A pig with a deformed snout won't be a hot seller in the marketplace. When nasal deviations occur among porkers, it usually means disease—and extra production costs.
A 1990 USDA survey of Iowa pig farms showed that Atrophic rhinitis, a bacterial disease, cost producers about $4 million a year for vaccines, medications, and death losses.
"This is an insidious disease that lowers profits by reducing weight gains and lengthening the time that it takes to get hogs ready to market," says ARS veterinary pathologist Mark Ackermann. "Worse yet, there is no cure. Prevention is always the best route."
Ackermann and other researchers at the National Animal Disease Center (NADC) in Ames, Iowa, have studied the disease for the last 7 years. Atrophic rhinitis is highly contagious and easily spread among pigs in confinement houses. Currently, about 40 percent of all producers vaccinate sows and nearly 30 percent vaccinate pigs.
The disease is caused by toxins produced by two bacteria—Pasteurella multocida and Bordetella bronchiseptica. Previously, researchers thought the Pasteurella toxin might suppress the pig's appetite, resulting in weight loss. But the NADC research team of Ackermann, molecular microbiologist Karen Register, veterinary pathologist Sharon Gwaltney, and technician Kim Driftmier confirmed that the toxin actually reduces long-bone growth.
They also found several toxic strains of P. multocida lurking in the tonsils.
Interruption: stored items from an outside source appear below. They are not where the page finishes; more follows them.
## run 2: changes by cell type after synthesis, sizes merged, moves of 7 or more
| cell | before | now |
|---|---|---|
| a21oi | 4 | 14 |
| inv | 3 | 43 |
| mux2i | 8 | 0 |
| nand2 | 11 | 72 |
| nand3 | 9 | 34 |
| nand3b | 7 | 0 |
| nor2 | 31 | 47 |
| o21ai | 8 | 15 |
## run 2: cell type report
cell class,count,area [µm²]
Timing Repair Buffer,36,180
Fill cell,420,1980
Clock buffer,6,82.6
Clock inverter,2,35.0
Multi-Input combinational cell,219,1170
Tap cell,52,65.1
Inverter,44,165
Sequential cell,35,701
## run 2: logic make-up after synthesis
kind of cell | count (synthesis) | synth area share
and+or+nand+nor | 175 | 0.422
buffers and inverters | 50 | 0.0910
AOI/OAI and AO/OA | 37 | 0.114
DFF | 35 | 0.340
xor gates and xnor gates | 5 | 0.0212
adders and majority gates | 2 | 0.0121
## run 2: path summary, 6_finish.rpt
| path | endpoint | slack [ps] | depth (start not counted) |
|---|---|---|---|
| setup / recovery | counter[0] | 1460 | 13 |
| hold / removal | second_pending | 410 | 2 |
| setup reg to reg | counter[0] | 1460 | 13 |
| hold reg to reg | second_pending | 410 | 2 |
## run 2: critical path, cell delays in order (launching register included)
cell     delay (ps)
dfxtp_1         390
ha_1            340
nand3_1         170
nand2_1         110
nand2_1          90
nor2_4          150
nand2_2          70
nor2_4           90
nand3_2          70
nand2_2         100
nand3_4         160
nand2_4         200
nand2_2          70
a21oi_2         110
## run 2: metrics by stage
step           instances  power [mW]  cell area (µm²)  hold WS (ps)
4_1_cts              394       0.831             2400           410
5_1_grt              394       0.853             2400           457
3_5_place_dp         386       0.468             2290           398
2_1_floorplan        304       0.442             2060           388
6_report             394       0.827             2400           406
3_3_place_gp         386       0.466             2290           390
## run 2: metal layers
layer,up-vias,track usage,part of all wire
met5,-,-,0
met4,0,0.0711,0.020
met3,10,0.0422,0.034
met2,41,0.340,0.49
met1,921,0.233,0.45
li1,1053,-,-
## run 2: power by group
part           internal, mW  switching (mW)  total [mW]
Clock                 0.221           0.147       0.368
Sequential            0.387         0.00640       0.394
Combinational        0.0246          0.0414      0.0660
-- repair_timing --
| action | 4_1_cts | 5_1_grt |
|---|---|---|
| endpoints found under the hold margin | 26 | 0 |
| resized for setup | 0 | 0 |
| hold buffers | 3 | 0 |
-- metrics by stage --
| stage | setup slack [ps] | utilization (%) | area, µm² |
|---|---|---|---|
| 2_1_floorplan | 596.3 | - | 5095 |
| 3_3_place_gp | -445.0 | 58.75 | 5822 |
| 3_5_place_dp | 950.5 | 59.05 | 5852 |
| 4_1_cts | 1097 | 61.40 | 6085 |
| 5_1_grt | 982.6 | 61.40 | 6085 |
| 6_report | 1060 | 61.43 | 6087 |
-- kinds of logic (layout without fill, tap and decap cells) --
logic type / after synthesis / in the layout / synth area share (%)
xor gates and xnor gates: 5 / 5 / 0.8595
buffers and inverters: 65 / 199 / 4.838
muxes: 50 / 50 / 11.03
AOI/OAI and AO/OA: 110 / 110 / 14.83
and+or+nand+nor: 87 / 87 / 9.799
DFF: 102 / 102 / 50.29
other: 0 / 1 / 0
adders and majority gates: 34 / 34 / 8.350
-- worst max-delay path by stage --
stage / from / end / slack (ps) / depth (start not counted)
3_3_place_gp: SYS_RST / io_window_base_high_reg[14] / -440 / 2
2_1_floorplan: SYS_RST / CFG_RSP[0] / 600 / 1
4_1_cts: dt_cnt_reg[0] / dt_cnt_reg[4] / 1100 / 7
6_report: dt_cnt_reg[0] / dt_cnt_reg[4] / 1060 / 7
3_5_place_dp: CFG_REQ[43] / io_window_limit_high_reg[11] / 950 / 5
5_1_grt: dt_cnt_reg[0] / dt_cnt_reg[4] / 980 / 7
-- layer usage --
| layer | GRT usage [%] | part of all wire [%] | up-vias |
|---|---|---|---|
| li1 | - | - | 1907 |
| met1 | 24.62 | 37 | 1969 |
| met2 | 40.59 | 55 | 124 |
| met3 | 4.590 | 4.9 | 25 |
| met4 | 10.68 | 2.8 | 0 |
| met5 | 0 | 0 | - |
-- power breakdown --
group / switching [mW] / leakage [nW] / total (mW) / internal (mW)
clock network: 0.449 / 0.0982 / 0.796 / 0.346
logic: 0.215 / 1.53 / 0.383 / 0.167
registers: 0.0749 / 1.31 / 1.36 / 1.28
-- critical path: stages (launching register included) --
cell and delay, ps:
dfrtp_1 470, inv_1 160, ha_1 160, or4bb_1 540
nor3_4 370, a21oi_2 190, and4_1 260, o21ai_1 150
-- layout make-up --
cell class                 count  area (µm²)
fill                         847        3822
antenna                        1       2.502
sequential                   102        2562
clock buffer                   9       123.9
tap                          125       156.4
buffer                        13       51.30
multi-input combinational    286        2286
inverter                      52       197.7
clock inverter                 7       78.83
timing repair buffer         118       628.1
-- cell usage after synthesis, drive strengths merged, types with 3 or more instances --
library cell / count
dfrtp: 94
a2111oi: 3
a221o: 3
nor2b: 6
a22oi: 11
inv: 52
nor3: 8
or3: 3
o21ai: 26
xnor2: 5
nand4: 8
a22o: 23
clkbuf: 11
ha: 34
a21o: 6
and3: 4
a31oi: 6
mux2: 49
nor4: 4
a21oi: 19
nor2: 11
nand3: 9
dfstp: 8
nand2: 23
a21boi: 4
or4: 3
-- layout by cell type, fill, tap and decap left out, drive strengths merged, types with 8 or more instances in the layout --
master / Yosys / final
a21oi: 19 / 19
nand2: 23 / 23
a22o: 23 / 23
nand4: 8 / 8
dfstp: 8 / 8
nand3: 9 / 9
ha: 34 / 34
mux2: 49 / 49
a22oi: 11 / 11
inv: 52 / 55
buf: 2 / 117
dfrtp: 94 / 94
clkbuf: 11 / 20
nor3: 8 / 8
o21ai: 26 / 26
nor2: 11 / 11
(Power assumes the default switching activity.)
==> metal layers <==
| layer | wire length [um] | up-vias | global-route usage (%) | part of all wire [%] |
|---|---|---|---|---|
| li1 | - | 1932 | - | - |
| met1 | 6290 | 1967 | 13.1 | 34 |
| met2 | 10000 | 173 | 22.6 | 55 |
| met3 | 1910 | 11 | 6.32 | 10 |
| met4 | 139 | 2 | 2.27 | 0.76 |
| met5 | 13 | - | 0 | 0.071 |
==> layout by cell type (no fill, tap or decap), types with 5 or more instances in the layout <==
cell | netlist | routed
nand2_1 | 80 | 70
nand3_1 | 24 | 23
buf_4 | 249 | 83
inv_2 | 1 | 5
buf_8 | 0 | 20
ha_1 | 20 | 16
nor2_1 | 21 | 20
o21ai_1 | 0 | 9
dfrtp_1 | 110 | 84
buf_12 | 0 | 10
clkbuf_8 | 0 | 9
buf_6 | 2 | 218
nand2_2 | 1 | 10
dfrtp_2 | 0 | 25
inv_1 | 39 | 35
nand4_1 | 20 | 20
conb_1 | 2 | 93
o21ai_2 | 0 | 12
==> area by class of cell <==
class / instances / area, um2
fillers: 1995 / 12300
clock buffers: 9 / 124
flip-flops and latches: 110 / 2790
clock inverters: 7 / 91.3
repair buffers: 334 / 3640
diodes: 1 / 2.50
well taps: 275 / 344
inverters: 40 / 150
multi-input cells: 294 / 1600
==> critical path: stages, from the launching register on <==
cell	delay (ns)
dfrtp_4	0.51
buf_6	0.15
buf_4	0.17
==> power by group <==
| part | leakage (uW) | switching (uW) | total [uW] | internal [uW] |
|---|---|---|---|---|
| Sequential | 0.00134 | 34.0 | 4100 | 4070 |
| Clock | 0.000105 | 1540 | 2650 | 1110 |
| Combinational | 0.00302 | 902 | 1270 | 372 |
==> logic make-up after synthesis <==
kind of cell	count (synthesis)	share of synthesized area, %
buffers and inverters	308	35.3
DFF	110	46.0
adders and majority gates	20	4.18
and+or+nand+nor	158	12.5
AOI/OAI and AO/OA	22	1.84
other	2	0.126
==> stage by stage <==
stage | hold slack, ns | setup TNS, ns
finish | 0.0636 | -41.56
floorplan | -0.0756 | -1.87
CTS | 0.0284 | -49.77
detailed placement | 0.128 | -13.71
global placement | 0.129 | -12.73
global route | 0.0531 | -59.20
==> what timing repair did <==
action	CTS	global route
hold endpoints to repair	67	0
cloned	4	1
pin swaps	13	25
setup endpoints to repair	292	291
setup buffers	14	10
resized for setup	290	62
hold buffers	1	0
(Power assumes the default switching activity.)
===== src/verilog/subret_consts.vh =====
// Constants for the subroutine-return decode and execute block.
// Assumes a core that issues one instruction word per four-phase instruction cycle.
//
// Functional notes
// RULE_01: Upper byte 0000 1100 returns with literal; low byte written into working register.
// RULE_02: Return-with-literal pops the return stack and loads top of stack into PC.
// RULE_03: Neither return touches the PC upper latch or PC high latch.
// RULE_04: Plain subroutine return pops the stack and loads top of stack into PC.
// RULE_05: Fast flag set copies working, status, bank-select shadows into live registers.
// RULE_06: Fast flag clear leaves working, status and bank-select registers unaltered.
// RULE_07: Return decodes 0000 0000 0001 001x; one word, two cycles, second a flush.
`ifndef SUBRET_CONSTS_VH
`define SUBRET_CONSTS_VH
`define OPC_LIT_HI 8'h0c
`define OPC_RET_HI 15'h0009
`define PH_Q1 2'h0
`define PH_Q2 2'h1
`define PH_Q3 2'h2
`define PH_Q4 2'h3
`define ST_EXEC 1'h0
`define ST_FLUSH 1'h1
`endif


===== src/verilog/ret_decoder.v =====
// Combinational decoder that classifies one instruction word as a return.
// Assumes the word is stable while it is examined.
`timescale 1ns/1ps
`include "subret_consts.vh"
module ret_decoder (
    input wire [15:0] instr,
    output wire is_lit,
    output wire is_ret,
    output wire fast,
    output wire [7:0] literal
);
    assign is_lit = (instr[15:8] == `OPC_LIT_HI); // [RULE_01]
    assign is_ret = (instr[15:1] == `OPC_RET_HI); // [RULE_07]
    assign fast = instr[0];
    assign literal = instr[7:0];
endmodule
===== src/hpg_pkg.sv =====
// Package with constants and carrier types for the host pin buffer gating block
package hpg_pkg;
	// ==========================================================
	// Widths
	localparam int HPG_DATA_W = 16;
	// Index of the buffer-enable pin's host role in the function selection vector
	localparam int HPG_SEL_EBL = 0;
	localparam int HPG_SEL_RDY = 1;
	localparam int HPG_SEL_INT = 2;
	localparam int HPG_SEL_DREQ = 3;
	localparam int HPG_SEL_DATA = 4;
	localparam int HPG_SEL_CS = 5;
	localparam int HPG_SEL_RS = 6;
	localparam int HPG_SEL_WR = 7;
	localparam int HPG_SEL_RD = 8;
	localparam int HPG_SEL_W = 9;
	// Reset values
	localparam logic HPG_BOOT_RST = 1'h0;

	// ==========================================================
	// Operating modes of the pin group
	typedef enum logic [1:0] {
		HPG_MODE_RESET = 2'h0,
		HPG_MODE_BOOT = 2'h1,
		HPG_MODE_NONBOOT = 2'h2
	} hpg_mode_t;

	// Host strobes seen at the pins (active low)
	typedef struct packed {
		logic cs_n;
		logic rs;
		logic wr_n;
		logic rd_n;
	} hpg_strobe_t;

	// Sequence outputs from the host interface logic
	typedef struct packed {
		logic rdy;
		logic irq;
		logic dreq;
	} hpg_seq_t;

	// Buffer enables for each pin group
	typedef struct packed {
		logic rdy_oe;
		logic int_oe;
		logic dreq_oe;
		logic data_oe;
		logic data_ie;
		logic cs_ie;
		logic rs_ie;
		logic wr_ie;
		logic rd_ie;
	} hpg_buf_t;
endpackage : hpg_pkg


===== src/hpg_gate.sv =====
// Buffer gating of the host interface pins
// Summary of operation
// Buffer-enable low with host pin control active turns every host pin buffer off.
// The power monitor drives buffer-enable low whenever the external host is unpowered.
// Boot run with buffer-enable high: data buffers follow select and strobes.
// Reset with boot-select low: all host pins are general inputs, enable ignored.
// Non-boot run: pins start as general inputs until function selection changes them.
// Non-boot: software may give the buffer-enable pin its gating role.
// Non-boot: software may give each host signal its pin.
// Both pins selected for host role: that pin is gated by buffer-enable.
// Host pin selected without buffer-enable selected: buffers stay off; forbidden setting.
// Reset with boot-select high: ready driven low, other host buffers off.
// Boot run with enable high: ready, interrupt, request drivers and input buffers on.
`timescale 1ns/1ns
`default_nettype none
module hpg_gate (
	// Clock and reset
	input wire logic i_ref_clk,
	input wire logic i_rst_n,
	// Pins from outside
	input wire logic i_boot_select_pin,
	input wire logic i_buffer_enable_pin,
	input wire hpg_pkg::hpg_strobe_t i_strobe,
	// Pin function selection, one bit per host role
	input wire logic [hpg_pkg::HPG_SEL_W-1:0] i_func_sel,
	// Sequence outputs from the host interface logic
	input wire hpg_pkg::hpg_seq_t i_seq,
	// Buffer controls and driven levels
	output logic [1:0] o_mode,
	output var hpg_pkg::hpg_buf_t o_buf,
	output var hpg_pkg::hpg_seq_t o_seq_out,
	output logic o_gpio_ebl
);
	import hpg_pkg::*;

	// ==========================================================
	// Input synchronisers
	logic boot_s1_reg, boot_s2_reg, ebl_s1_reg, ebl_s2_reg;
	logic [3:0] stb_s1_reg, stb_s2_reg;
	// Boot-select synchroniser keeps running through reset, so the strap
	// level is settled at release and the reset-state ready drive can
	// follow the pin; it has no reset of its own
	always_ff @(posedge i_ref_clk) begin
		boot_s1_reg <= i_boot_select_pin;
		boot_s2_reg <= boot_s1_reg;
	end

	// Buffer-enable synchroniser; reset low so every gated buffer starts off
	always_ff @(posedge i_ref_clk or negedge i_rst_n) begin
		if (!i_rst_n) begin
			ebl_s1_reg <= 1'h0;
			ebl_s2_reg <= 1'h0;
		end else begin
			ebl_s1_reg <= i_buffer_enable_pin;
			ebl_s2_reg <= ebl_s1_reg;
		end
	end

	// Strobe synchroniser; reset to an inactive strobe pattern
	always_ff @(posedge i_ref_clk or negedge i_rst_n) begin
		if (!i_rst_n) begin
			stb_s1_reg <= 4'hF;
			stb_s2_reg <= 4'hF;
		end else begin
			stb_s1_reg <= i_strobe;
			stb_s2_reg <= stb_s1_reg;
		end
	end

	// ==========================================================
	// Boot strap latched at release of reset
	// Taken once from the synchronised pin at the first edge after release;
	// later changes of the pin leave the mode alone until the next reset
	logic boot_reg, boot_next, caught_reg;
	assign boot_next = caught_reg ? boot_reg : boot_s2_reg;
	always_ff @(posedge i_ref_clk or negedge i_rst_n) begin
		if (!i_rst_n) begin
			boot_reg <= HPG_BOOT_RST;
			caught_reg <= 1'h0;
		end else begin
			boot_reg <= boot_next;
			caught_reg <= 1'h1;
		end
	end

	// Mode of the pin group; async reset forces the reset mode
	// The first cycle after release still reads as reset while the strap settles
	hpg_mode_t mode;
	always_comb begin
		case ({i_rst_n, caught_reg})
			2'b11: mode = boot_reg ? HPG_MODE_BOOT : HPG_MODE_NONBOOT;
			default: mode = HPG_MODE_RESET;
		endcase
	end
	assign o_mode = mode;

	// Pin role: boot forces the host role, non-boot follows selection
	function automatic logic role(input hpg_mode_t m, input logic [HPG_SEL_W-1:0] sel, input int idx);
		role = (m == HPG_MODE_BOOT) || ((m == HPG_MODE_NONBOOT) && sel[idx]);
	endfunction

	// Role of every pin group, one bit per selection index
	logic [HPG_SEL_W-1:0] role_vec;
	genvar gi;
	generate
		for (gi = 0; gi < HPG_SEL_W; gi = gi + 1) begin : g_role
			assign role_vec[gi] = role(mode, i_func_sel, gi);
		end
	endgenerate

	// ==========================================================
	// Buffer gating
	logic ebl_role, gate;
	hpg_strobe_t stb;
	assign stb = stb_s2_reg;
	assign ebl_role = role_vec[HPG_SEL_EBL];
	assign gate = ebl_role && ebl_s2_reg;
	// Everything off unless gated on, except the ready driver in reset with boot strap high; a forbidden selection lands here too
	always_comb begin
		o_buf = '0;
		o_buf.rdy_oe = (mode == HPG_MODE_RESET) && !i_rst_n && boot_s2_reg;
		if (gate) begin
			o_buf.rdy_oe = role_vec[HPG_SEL_RDY];
			o_buf.int_oe = role_vec[HPG_SEL_INT];
			o_buf.dreq_oe = role_vec[HPG_SEL_DREQ];
			o_buf.cs_ie = role_vec[HPG_SEL_CS];
			o_buf.rs_ie = role_vec[HPG_SEL_RS];
			o_buf.wr_ie = role_vec[HPG_SEL_WR];
			o_buf.rd_ie = role_vec[HPG_SEL_RD];
			o_buf.data_ie = role_vec[HPG_SEL_DATA];
			// Data drivers on only for a selected read cycle
			o_buf.data_oe = o_buf.data_ie && !stb.cs_n && !stb.rd_n && stb.wr_n;
		end
	end

	// Driven levels: ready low during reset, sequence values when running
	always_comb begin
		o_seq_out = (mode == HPG_MODE_RESET) ? '0 : i_seq;
	end
	// Buffer-enable pin as general input while it has no gating role
	assign o_gpio_ebl = ebl_role ? 1'h0 : ebl_s2_reg;
endmodule : hpg_gate
`default_nettype wire


===== config.mk =====
export PLATFORM = sky130hd
export DESIGN_NAME = hpg_gate
export DESIGN_NICKNAME = d
export VERILOG_FILES = /design/src/hpg_pkg.sv /design/src/hpg_gate.sv
export SDC_FILE = /design/constraint.sdc
export NUM_CORES = 1
export LEC_CHECK = 0
export BUFFER_PORTS_ARGS = -buffer_cell sky130_fd_sc_hd__buf_2
export CORE_AREA = 2 2 39 41
export CTS_BUF_LIST = sky130_fd_sc_hd__clkbuf_4 sky130_fd_sc_hd__clkbuf_8 sky130_fd_sc_hd__clkbuf_16
export CTS_CLUSTER_SIZE = 20
export DETAILED_ROUTE_END_ITERATION = 12
export DIE_AREA = 0 0 41 43
export MAX_ROUTING_LAYER = met4
export PLACE_DENSITY = 0.72
export SLEW_MARGIN = 20
export SYNTH_ARGS = -nofsm -noshare
export SYNTH_HDL_FRONTEND = slang
export SYNTH_SLANG_ARGS = --single-unit

===== constraint.sdc =====
create_clock -name i_ref_clk -period 2.2 [get_ports i_ref_clk]
set_input_delay 0.11 -clock i_ref_clk [delete_from_list [all_inputs] [get_ports i_ref_clk]]
set_output_delay 0.11 -clock i_ref_clk [all_outputs]
set_load 0.01 [all_outputs]

After elaboration in Yosys (flattened, before gate mapping)
Index checks and enable logic that the tools add are counted.
{"block": "word_totals", "in_bits": 20, "out_inout_bits": 15, "regBits": 14}
{"block": "op_classes", "muxes": 5, "n_eq_ne": 3, "n_reduce_logical": 28}
{"cell": "logical AND 1 bit", "count": 15}
{"cell": "logical OR 1 bit", "count": 9}
{"cell": "2-to-1 mux 9 bit", "count": 1}
{"cell": "== test 2 bit, second input constant", "count": 2}
{"cell": "2-to-1 mux 2 bit", "count": 2}
{"cell": "logical NOT 1 bit", "count": 3}
{"cell": "2-to-1 mux 3 bit", "count": 1}
{"cell": "== test 2 x 1 -> 1 bit, second input constant", "count": 1}
{"cell": "logical NOT 2 bit", "count": 1}
{"cell": "2-to-1 mux 1 bit", "count": 1}

Longest topological paths before layout
{"block": "logic_depth", "depth_word": 9, "depth_mapped": 3}

Worst setup path before layout
OpenSTA, ideal clock, no wires.
{"block": "synth_timing", "kind": "reg-to-output", "startpoint": "reg caught_reg", "endpoint": "out o_buf[5] (netlist name)", "n_path_buf": 0, "arrival_time_ps": 894, "path_slack_ps": 1196, "stages_incl_launch_ff": 3, "cell_sequence": "dfrtp_1 -> nand3_2 -> nor4_2"}
{"item": "start: declaration", "line": "hpg_gate.sv:74", "rtl": "logic boot_reg, boot_next, caught_reg;"}
{"item": "start signal: assignment", "line": "hpg_gate.sv:79", "rtl": "caught_reg <= 1'h0;"}
{"item": "start signal: assignment", "line": "hpg_gate.sv:82", "rtl": "caught_reg <= 1'h1;"}
{"item": "end: declaration", "line": "hpg_gate.sv:30", "rtl": "output var hpg_pkg::hpg_buf_t o_buf,"}

==> metrics.txt <==
# TYPE chip_impl_metric gauge
chip_impl_metric{name="finalCritPeriodShare",unit=""} 0.7547
chip_impl_metric{name="period_needed",unit="ps"} 1660
chip_impl_metric{name="ys_types",unit=""} 17
chip_impl_metric{name="timing.critical_path.arrival",unit="ps"} 1550
chip_impl_metric{name="syn-cell-area",unit="µm²"} 476.7
chip_impl_metric{name="clockBufferDepth",unit=""} 2
chip_impl_info{name="regToRegStartpoint",value="boot_reg"} 1
chip_impl_metric{name="gr-total-overflow",unit=""} 0
chip_impl_metric{name="synth.net_count",unit=""} 65
chip_impl_info{name="slowest_stage",value="dlygate4sd3_1"} 1
chip_impl_metric{name="num-fill-cells",unit=""} 119
chip_impl_metric{name="clkSlewWorstSetupHoldPaths",unit="ps"} 70
chip_impl_metric{name="drtAntennaViolNets",unit=""} 0
chip_impl_info{name="critPathMostFrequentCell",value="buf_2"} 1
chip_impl_metric{name="ys_ff_latch",unit=""} 12
chip_impl_metric{name="warnings_from_yosys",unit=""} 0
chip_impl_info{name="critical_path.cell_chain",value="dlygate4sd3_1 -> buf_2 -> nand3_2 -> nor4_2 -> buf_2"} 1
chip_impl_metric{name="first_global_vias",unit=""} 432
chip_impl_metric{name="peakVddDrop",unit="mV"} 0.4615
chip_impl_metric{name="clock_skew",unit="ps"} 1.097
chip_impl_metric{name="detailed_place_hpwl",unit="µm"} 708.1
chip_impl_metric{name="leakage",unit="µW"} 0.0003998
chip_impl_metric{name="clkSinkCount",unit=""} 12
chip_impl_metric{name="cts_repair_resize_count",unit=""} 0
chip_impl_metric{name="io_buffer_count",unit=""} 33
chip_impl_metric{name="antenna_found_initial",unit=""} 0
chip_impl_metric{name="worst-r2r-setup-slack",unit="ps"} 1400
chip_impl_info{name="worstHoldPathType",value="in -> async"} 1
chip_impl_metric{name="row_count",unit=""} 14
chip_impl_metric{name="final-setup-viol-count",unit=""} 0
chip_impl_metric{name="vias",unit=""} 458
chip_impl_info{name="status",value="completed"} 1
chip_impl_metric{name="worst_skew_pair.late_latency",unit="ps"} 260
chip_impl_metric{name="numCtsBuffers",unit=""} 3
chip_impl_metric{name="nets",unit=""} 108
chip_impl_info{name="cp-end-kind",value="output pin"} 1
chip_impl_metric{name="gr-usage-all-layers",unit=""} 0.1292
chip_impl_metric{name="timing.critical_path.buf_inv",unit=""} 3
chip_impl_metric{name="syn_avg_cell_area",unit="µm²"} 10.59
chip_impl_metric{name="power_per_cell_area",unit="mW/mm²"} 631.8
chip_impl_metric{name="floorplan.die_area",unit="mm²"} 0.001763
chip_impl_metric{name="clock.fmax",unit="GHz"} 0.6023
chip_impl_metric{name="synthesis_to_finish_area_growth",unit="%"} 58.01
chip_impl_info{name="cp-start-kind",value="input pin"} 1
chip_impl_metric{name="synth_top_area_share",unit=""} 0.3307
chip_impl_info{name="setup_repair_after_global_routing_missed_its_margin",value="no"} 1
chip_impl_metric{name="max_cap_violations",unit=""} 0
chip_impl_metric{name="crit_path_max_fanout",unit=""} 18
chip_impl_metric{name="synth_sequential_area_ratio",unit=""} 0.6247
chip_impl_metric{name="hold_ws",unit="ps"} 297.0
chip_impl_metric{name="die-height",unit="µm"} 43
chip_impl_info{name="timing.rr.end",value="boot_reg"} 1
chip_impl_info{name="most-common-layout-cells",value="buf_2 (33), nor2_1 (15), dlygate4sd3_1 (6), dfstp_2 (6)"} 1
chip_impl_metric{name="detail_route.iter0.violations",unit=""} 2
chip_impl_metric{name="reg2reg_depth",unit=""} 2
chip_impl_metric{name="grt_start_max_net_pins",unit=""} 19
chip_impl_metric{name="maxSlewViolCount",unit=""} 0
chip_impl_metric{name="netlist_instances",unit=""} 45
chip_impl_metric{name="layout.core_utilization",unit=""} 0.5443
chip_impl_metric{name="slowest_delay",unit="ps"} 530
chip_impl_metric{name="global_route_wire_length_before_repair",unit="µm"} 1504
chip_impl_metric{name="routedLengthMet1",unit="µm"} 336
chip_impl_metric{name="number_of_detailed_route_iterations_in_the_first_pass",unit=""} 2
chip_impl_metric{name="diodes_inserted",unit=""} 0
chip_impl_metric{name="wirelength",unit="µm"} 956
chip_impl_metric{name="htreeDepth",unit=""} 1
chip_impl_metric{name="routabilityCongestion",unit=""} 0.5860
chip_impl_metric{name="mean_routed_wirelength_per_cell",unit="µm"} 9.282
chip_impl_metric{name="wire_length_on_met3",unit="µm"} 92
chip_impl_metric{name="fp.dieW",unit="µm"} 41
chip_impl_info{name="critPathKind",value="in -> out"} 1
chip_impl_info{name="cpLargestDelayFamily",value="buffers and inverters"} 1
chip_impl_metric{name="post_route_setup_tns",unit="ps"} 0
chip_impl_metric{name="io_pins",unit=""} 35
chip_impl_metric{name="drive_above_1_share",unit=""} 0.5747
chip_impl_metric{name="worst_ep_required_time",unit="ps"} 2090
chip_impl_metric{name="core_area",unit="mm²"} 0.001384
chip_impl_metric{name="timing.final.hold_violations",unit=""} 0
chip_impl_info{name="top_layer_used",value="met3"} 1
chip_impl_metric{name="drcViolationCount",unit=""} 0
chip_impl_info{name="layout_commonest_cell",value="buf_2"} 1
chip_impl_metric{name="initial_core_util",unit=""} 0.3445
chip_impl_info{name="clk_root_buffer_cell",value="clkbuf_4"} 1
chip_impl_metric{name="totalPowerFinal",unit="µW"} 475.9
chip_impl_info{name="synth.top_cells.by_area",value="dfstp_2 (33%), dfrtp_1 (21%), nor2_1 (12%)"} 1
chip_impl_metric{name="drt-vias-per-instance",unit=""} 4.447
chip_impl_info{name="netlist.top_cell.by_area",value="dfstp_2"} 1
chip_impl_metric{name="met2RoutedLength",unit="µm"} 526
chip_impl_info{name="tritoncts",value="done"} 1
Finding the bacteria in the tonsils was important, because not all infected pigs have deformed snouts. Still the disease makes them weak and vulnerable to other diseases, such as pneumonia.
This NADC team has developed new diagnostic tests to identity toxic strains of P. multocida and a DNA probe to genetically identify B. bronchiseptica.
"Commercial vaccines are effective if the producer selects the right one. A good choice for a vaccine should contain a denatured Pasteurella toxin, called a toxoid, which can provide immunity without causing disease," says Ackermann.
The NADC researchers have demonstrated the effects of protecting pigs against toxin. In studies done last summer, pigs with immunity to toxin gained weight normally and didn't develop nasal or long-bone deformities.
Ackermann says that vaccination with a good combination of bacteria and toxoid should lower the number of bacteria in the environment. "Some of the commercial vaccines on the market don't have the toxoid component, so producers should carefully check the label before relying on a vaccine to protect pigs," he says. — By Linda Cooke, ARS.
"Preventing Deformed Snouts in Pigs" was published in the November 1995 issue of Agricultural Research magazine.